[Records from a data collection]
★ ★ ★ ★ ★
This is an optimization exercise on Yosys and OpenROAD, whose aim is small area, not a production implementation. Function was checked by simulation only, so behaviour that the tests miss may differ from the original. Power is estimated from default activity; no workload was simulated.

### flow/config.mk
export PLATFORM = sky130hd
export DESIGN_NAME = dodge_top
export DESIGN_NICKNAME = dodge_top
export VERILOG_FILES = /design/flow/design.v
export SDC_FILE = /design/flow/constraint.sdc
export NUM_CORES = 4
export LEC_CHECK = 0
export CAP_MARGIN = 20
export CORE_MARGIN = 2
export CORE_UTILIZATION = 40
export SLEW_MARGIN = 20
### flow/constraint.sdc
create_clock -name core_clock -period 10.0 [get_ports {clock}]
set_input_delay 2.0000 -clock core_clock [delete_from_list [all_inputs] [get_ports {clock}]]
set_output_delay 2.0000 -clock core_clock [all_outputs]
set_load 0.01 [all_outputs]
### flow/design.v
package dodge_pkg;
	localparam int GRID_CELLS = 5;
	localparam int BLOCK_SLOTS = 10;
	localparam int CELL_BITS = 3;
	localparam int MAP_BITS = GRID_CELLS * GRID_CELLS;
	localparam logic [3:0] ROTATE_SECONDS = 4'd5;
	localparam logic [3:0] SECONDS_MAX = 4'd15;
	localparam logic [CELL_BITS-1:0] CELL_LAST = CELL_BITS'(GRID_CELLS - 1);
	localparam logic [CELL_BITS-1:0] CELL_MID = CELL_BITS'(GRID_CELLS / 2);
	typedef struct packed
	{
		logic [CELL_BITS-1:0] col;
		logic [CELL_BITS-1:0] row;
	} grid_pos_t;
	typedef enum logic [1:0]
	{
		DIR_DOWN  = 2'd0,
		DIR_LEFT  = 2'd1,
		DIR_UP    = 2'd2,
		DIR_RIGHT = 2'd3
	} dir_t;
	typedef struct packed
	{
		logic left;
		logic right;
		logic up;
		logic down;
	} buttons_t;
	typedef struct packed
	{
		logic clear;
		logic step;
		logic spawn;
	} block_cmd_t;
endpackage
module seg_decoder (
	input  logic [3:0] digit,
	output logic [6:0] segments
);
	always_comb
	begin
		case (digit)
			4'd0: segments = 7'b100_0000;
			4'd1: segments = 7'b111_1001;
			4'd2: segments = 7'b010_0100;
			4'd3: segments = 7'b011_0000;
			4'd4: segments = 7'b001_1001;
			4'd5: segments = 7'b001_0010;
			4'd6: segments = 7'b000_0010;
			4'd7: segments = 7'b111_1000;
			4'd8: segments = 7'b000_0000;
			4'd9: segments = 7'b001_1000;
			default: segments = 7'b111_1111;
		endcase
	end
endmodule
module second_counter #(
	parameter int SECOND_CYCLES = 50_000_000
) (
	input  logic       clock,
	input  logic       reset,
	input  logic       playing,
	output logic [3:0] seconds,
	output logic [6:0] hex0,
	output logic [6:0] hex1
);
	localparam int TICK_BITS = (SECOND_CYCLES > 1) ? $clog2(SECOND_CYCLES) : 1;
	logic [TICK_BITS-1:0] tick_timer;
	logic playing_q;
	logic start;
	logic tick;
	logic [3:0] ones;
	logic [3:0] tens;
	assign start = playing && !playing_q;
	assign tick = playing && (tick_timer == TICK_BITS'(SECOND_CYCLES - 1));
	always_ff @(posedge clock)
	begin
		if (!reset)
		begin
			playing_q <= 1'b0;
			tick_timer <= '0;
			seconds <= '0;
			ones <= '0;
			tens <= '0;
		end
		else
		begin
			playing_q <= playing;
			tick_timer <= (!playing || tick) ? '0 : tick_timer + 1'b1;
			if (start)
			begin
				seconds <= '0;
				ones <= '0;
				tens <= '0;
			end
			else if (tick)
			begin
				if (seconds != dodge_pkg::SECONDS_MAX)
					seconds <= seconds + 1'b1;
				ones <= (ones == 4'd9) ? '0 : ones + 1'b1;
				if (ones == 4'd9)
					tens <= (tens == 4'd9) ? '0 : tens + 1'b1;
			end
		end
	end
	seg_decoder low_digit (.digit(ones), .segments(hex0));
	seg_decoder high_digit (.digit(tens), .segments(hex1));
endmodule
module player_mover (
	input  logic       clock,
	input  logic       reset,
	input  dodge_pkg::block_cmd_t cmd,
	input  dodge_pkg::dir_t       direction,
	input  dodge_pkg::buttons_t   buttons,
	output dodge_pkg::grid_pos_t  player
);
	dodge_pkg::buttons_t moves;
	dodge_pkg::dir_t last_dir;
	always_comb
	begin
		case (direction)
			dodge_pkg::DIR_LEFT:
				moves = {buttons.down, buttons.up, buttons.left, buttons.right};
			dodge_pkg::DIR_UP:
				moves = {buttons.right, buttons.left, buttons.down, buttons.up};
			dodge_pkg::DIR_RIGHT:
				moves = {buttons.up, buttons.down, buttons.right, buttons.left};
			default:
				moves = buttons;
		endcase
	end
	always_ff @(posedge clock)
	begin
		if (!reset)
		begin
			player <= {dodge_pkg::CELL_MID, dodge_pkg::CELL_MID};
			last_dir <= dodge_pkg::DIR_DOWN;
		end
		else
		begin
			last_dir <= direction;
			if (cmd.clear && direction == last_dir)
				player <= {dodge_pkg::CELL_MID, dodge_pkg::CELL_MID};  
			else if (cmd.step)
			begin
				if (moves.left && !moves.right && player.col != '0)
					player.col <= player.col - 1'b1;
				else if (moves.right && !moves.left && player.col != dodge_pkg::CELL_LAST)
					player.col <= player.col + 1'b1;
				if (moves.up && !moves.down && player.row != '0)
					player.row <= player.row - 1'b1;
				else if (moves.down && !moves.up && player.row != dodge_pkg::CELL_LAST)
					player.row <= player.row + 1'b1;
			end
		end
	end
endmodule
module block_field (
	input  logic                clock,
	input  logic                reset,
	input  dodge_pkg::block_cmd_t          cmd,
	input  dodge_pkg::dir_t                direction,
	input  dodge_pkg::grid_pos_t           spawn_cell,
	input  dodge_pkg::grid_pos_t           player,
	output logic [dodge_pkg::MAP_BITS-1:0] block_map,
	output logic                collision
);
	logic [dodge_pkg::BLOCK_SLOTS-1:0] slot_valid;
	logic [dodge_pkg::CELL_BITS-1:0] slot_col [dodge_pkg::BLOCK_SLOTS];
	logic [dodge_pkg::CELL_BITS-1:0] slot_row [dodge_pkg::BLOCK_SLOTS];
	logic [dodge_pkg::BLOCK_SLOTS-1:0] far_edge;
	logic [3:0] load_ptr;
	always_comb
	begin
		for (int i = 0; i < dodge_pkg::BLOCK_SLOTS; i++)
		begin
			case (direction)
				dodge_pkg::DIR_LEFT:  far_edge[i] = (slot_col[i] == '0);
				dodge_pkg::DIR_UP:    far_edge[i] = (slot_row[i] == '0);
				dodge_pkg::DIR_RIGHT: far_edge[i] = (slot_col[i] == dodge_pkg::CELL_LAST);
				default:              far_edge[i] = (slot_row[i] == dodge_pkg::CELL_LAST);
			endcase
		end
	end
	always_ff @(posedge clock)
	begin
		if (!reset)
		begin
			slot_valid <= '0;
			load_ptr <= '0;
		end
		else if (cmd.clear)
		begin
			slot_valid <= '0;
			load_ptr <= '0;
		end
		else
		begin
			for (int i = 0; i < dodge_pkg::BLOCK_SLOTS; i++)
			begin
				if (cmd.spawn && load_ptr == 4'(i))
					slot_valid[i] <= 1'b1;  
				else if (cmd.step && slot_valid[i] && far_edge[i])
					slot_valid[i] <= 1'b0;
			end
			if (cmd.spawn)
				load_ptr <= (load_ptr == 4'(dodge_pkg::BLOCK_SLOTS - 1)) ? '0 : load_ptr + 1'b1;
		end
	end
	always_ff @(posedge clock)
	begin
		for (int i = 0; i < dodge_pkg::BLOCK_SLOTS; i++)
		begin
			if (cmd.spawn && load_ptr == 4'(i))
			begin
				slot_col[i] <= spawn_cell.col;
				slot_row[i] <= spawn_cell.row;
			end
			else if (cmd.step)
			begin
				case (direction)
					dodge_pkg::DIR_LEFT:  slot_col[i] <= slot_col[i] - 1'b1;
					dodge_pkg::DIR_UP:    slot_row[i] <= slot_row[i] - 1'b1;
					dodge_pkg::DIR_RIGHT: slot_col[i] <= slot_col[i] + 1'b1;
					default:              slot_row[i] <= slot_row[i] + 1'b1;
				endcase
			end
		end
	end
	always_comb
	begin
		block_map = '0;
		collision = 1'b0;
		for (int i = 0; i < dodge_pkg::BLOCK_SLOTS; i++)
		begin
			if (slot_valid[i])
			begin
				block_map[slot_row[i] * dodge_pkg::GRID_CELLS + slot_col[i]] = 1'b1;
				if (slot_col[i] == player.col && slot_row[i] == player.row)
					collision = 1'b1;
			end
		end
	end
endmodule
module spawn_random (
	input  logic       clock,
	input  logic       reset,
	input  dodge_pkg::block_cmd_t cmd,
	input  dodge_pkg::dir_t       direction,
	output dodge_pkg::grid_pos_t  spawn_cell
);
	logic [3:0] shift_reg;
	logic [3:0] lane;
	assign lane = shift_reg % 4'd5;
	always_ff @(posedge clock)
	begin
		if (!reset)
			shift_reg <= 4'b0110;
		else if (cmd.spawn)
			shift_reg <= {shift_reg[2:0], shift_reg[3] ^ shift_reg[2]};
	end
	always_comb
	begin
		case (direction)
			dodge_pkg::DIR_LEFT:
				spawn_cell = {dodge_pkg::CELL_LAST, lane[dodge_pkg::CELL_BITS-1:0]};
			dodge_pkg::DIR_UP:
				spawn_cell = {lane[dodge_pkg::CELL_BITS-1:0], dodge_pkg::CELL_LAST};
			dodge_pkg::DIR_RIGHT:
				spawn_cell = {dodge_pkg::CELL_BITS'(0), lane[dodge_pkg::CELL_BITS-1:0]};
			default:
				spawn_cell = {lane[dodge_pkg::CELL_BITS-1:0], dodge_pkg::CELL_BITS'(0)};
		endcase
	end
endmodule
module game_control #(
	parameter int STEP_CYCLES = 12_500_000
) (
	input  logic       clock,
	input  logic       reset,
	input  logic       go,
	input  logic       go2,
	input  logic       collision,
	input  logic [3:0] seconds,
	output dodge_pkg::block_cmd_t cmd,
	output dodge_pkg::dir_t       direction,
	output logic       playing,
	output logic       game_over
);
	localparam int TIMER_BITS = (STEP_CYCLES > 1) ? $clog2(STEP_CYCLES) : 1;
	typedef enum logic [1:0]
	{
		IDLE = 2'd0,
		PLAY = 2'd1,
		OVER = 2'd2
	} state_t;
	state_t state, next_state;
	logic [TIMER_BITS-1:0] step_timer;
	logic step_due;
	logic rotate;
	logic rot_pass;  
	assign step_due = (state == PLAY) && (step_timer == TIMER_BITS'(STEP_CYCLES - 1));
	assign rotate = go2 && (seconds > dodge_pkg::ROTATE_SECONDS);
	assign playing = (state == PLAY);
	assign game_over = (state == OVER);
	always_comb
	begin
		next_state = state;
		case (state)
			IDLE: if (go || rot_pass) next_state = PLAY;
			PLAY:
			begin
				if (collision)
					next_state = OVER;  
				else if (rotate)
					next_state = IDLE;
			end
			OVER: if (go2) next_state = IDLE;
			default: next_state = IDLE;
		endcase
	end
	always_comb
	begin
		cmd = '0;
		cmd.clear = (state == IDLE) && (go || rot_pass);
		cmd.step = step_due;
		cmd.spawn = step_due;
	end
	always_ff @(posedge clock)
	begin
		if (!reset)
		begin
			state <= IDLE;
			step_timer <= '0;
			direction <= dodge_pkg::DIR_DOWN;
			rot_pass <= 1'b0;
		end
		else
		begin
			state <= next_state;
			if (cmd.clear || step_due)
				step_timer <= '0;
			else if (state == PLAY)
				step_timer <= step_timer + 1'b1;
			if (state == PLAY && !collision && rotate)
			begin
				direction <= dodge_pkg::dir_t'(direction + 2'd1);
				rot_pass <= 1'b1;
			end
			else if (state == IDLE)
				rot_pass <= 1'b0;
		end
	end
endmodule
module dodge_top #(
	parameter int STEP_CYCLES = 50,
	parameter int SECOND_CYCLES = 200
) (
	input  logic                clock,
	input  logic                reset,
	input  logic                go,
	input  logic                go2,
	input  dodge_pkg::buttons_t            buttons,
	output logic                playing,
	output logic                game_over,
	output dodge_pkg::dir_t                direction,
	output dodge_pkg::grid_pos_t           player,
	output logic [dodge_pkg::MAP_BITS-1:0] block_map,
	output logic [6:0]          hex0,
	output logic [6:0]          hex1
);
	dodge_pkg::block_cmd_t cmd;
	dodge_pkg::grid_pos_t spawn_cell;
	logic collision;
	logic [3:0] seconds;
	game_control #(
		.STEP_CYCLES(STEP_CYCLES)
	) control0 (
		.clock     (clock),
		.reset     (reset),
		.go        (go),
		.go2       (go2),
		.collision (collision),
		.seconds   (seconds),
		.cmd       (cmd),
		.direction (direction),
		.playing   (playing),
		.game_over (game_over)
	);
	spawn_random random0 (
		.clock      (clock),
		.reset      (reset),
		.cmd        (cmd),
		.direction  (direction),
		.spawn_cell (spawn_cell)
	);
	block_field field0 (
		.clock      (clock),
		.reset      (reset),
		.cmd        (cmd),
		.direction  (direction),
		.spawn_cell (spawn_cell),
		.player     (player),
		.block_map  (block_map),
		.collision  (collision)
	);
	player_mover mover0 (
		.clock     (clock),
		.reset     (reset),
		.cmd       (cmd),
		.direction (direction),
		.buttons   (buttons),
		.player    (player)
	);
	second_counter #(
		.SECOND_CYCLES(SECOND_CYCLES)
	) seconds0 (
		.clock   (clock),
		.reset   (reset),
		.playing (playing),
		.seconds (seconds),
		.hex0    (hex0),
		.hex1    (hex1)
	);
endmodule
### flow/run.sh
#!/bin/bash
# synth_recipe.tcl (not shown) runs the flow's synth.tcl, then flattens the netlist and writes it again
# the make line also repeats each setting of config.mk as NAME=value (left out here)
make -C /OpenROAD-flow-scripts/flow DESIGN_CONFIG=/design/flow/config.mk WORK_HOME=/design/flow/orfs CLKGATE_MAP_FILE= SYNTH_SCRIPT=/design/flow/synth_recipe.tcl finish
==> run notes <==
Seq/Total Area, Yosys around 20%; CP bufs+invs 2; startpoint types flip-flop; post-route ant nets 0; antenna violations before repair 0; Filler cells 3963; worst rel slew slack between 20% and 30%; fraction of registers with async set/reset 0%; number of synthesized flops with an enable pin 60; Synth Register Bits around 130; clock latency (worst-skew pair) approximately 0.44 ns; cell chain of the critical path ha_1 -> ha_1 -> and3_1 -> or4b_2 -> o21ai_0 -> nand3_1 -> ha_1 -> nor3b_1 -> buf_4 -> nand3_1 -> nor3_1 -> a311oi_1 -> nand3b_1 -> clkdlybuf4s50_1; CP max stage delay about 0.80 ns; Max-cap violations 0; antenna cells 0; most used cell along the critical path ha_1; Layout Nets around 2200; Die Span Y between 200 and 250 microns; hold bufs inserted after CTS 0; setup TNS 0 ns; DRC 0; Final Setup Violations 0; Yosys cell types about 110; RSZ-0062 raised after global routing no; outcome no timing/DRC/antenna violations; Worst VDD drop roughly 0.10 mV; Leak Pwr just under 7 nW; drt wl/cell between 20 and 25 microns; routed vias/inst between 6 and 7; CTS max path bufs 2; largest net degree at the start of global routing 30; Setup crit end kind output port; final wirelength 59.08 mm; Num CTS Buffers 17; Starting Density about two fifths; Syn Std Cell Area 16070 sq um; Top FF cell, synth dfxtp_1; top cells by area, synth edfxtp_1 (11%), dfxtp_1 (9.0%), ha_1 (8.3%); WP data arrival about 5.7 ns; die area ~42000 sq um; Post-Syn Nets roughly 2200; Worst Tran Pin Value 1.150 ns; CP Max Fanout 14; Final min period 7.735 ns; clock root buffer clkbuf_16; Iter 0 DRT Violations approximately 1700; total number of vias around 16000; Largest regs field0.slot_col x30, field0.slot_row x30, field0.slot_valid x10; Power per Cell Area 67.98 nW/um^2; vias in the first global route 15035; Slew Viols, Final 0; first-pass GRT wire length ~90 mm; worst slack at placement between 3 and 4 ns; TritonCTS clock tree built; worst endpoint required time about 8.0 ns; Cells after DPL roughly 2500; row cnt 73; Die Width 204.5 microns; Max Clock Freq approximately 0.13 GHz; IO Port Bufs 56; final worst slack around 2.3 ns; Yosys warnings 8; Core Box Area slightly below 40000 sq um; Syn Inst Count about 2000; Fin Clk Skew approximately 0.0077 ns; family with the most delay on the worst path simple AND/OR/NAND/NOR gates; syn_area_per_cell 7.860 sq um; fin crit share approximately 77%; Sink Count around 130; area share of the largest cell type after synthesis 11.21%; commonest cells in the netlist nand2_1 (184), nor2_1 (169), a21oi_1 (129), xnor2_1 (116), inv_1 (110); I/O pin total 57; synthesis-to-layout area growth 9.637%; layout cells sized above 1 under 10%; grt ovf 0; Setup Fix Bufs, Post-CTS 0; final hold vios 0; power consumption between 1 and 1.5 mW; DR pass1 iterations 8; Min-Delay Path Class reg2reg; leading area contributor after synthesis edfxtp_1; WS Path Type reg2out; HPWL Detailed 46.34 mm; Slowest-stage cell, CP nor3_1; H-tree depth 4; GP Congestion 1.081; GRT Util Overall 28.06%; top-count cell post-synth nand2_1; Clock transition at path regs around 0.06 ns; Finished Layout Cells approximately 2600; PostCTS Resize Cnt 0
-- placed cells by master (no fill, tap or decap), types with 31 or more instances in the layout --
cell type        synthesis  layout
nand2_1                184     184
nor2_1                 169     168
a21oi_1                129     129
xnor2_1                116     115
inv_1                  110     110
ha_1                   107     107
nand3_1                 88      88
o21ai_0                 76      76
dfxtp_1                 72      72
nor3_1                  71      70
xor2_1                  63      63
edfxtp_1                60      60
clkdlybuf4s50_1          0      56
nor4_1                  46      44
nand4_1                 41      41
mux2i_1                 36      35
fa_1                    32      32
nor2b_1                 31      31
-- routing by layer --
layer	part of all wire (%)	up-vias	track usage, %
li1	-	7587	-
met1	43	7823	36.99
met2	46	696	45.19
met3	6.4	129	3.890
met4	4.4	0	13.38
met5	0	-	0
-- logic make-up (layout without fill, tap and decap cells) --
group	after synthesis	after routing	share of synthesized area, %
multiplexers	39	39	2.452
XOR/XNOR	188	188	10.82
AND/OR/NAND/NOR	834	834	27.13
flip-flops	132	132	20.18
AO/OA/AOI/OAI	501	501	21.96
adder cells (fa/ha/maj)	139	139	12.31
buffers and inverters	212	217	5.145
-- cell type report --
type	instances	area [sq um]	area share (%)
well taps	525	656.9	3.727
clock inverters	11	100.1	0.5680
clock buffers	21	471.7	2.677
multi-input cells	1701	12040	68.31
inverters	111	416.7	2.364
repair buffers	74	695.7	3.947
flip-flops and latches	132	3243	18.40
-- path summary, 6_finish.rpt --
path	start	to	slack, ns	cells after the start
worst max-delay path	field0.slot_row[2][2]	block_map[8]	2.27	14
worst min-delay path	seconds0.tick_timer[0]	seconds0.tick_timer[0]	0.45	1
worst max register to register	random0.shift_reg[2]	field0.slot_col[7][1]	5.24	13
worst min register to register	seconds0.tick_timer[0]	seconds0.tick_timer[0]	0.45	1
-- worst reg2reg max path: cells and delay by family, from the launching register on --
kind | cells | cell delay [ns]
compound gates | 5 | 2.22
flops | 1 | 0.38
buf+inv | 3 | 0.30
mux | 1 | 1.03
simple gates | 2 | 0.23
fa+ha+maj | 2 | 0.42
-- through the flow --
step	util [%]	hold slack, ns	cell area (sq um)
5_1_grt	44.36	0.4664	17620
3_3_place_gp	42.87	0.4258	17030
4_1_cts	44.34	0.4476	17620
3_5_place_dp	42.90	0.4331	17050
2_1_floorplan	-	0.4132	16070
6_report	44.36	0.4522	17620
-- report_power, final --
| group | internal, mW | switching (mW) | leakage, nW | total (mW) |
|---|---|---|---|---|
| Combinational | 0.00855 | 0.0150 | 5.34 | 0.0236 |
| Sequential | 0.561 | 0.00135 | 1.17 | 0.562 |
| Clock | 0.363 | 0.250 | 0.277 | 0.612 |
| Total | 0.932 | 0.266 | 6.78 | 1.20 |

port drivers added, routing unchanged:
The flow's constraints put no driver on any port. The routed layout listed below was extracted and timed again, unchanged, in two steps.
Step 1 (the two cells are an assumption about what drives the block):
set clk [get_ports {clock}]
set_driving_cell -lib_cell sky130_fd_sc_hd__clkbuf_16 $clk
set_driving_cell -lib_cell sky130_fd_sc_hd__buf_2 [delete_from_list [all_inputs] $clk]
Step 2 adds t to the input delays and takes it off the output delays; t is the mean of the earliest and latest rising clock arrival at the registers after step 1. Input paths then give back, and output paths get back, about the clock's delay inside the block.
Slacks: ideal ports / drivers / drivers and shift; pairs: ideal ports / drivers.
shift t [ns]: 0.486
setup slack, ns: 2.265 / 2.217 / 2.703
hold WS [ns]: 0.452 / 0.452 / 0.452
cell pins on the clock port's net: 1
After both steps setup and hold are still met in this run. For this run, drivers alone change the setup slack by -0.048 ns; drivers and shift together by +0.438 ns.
★ ★ ★ ★ ★
### [Task prompt]
Retype the records above, but only those lines that fall between the line containing "logic [dodge_pkg::CELL_BITS-1:0] slot_col" and the line containing "logic [3:0] lane;", with both of those lines included, exactly as written.

### [Problem solution]
	logic [dodge_pkg::CELL_BITS-1:0] slot_col [dodge_pkg::BLOCK_SLOTS];
	logic [dodge_pkg::CELL_BITS-1:0] slot_row [dodge_pkg::BLOCK_SLOTS];
	logic [dodge_pkg::BLOCK_SLOTS-1:0] far_edge;
	logic [3:0] load_ptr;
	always_comb
	begin
		for (int i = 0; i < dodge_pkg::BLOCK_SLOTS; i++)
		begin
			case (direction)
				dodge_pkg::DIR_LEFT:  far_edge[i] = (slot_col[i] == '0);
				dodge_pkg::DIR_UP:    far_edge[i] = (slot_row[i] == '0);
				dodge_pkg::DIR_RIGHT: far_edge[i] = (slot_col[i] == dodge_pkg::CELL_LAST);
				default:              far_edge[i] = (slot_row[i] == dodge_pkg::CELL_LAST);
			endcase
		end
	end
	always_ff @(posedge clock)
	begin
		if (!reset)
		begin
			slot_valid <= '0;
			load_ptr <= '0;
		end
		else if (cmd.clear)
		begin
			slot_valid <= '0;
			load_ptr <= '0;
		end
		else
		begin
			for (int i = 0; i < dodge_pkg::BLOCK_SLOTS; i++)
			begin
				if (cmd.spawn && load_ptr == 4'(i))
					slot_valid[i] <= 1'b1;  
				else if (cmd.step && slot_valid[i] && far_edge[i])
					slot_valid[i] <= 1'b0;
			end
			if (cmd.spawn)
				load_ptr <= (load_ptr == 4'(dodge_pkg::BLOCK_SLOTS - 1)) ? '0 : load_ptr + 1'b1;
		end
	end
	always_ff @(posedge clock)
	begin
		for (int i = 0; i < dodge_pkg::BLOCK_SLOTS; i++)
		begin
			if (cmd.spawn && load_ptr == 4'(i))
			begin
				slot_col[i] <= spawn_cell.col;
				slot_row[i] <= spawn_cell.row;
			end
			else if (cmd.step)
			begin
				case (direction)
					dodge_pkg::DIR_LEFT:  slot_col[i] <= slot_col[i] - 1'b1;
					dodge_pkg::DIR_UP:    slot_row[i] <= slot_row[i] - 1'b1;
					dodge_pkg::DIR_RIGHT: slot_col[i] <= slot_col[i] + 1'b1;
					default:              slot_row[i] <= slot_row[i] + 1'b1;
				endcase
			end
		end
	end
	always_comb
	begin
		block_map = '0;
		collision = 1'b0;
		for (int i = 0; i < dodge_pkg::BLOCK_SLOTS; i++)
		begin
			if (slot_valid[i])
			begin
				block_map[slot_row[i] * dodge_pkg::GRID_CELLS + slot_col[i]] = 1'b1;
				if (slot_col[i] == player.col && slot_row[i] == player.row)
					collision = 1'b1;
			end
		end
	end
endmodule
module spawn_random (
	input  logic       clock,
	input  logic       reset,
	input  dodge_pkg::block_cmd_t cmd,
	input  dodge_pkg::dir_t       direction,
	output dodge_pkg::grid_pos_t  spawn_cell
);
	logic [3:0] shift_reg;
	logic [3:0] lane;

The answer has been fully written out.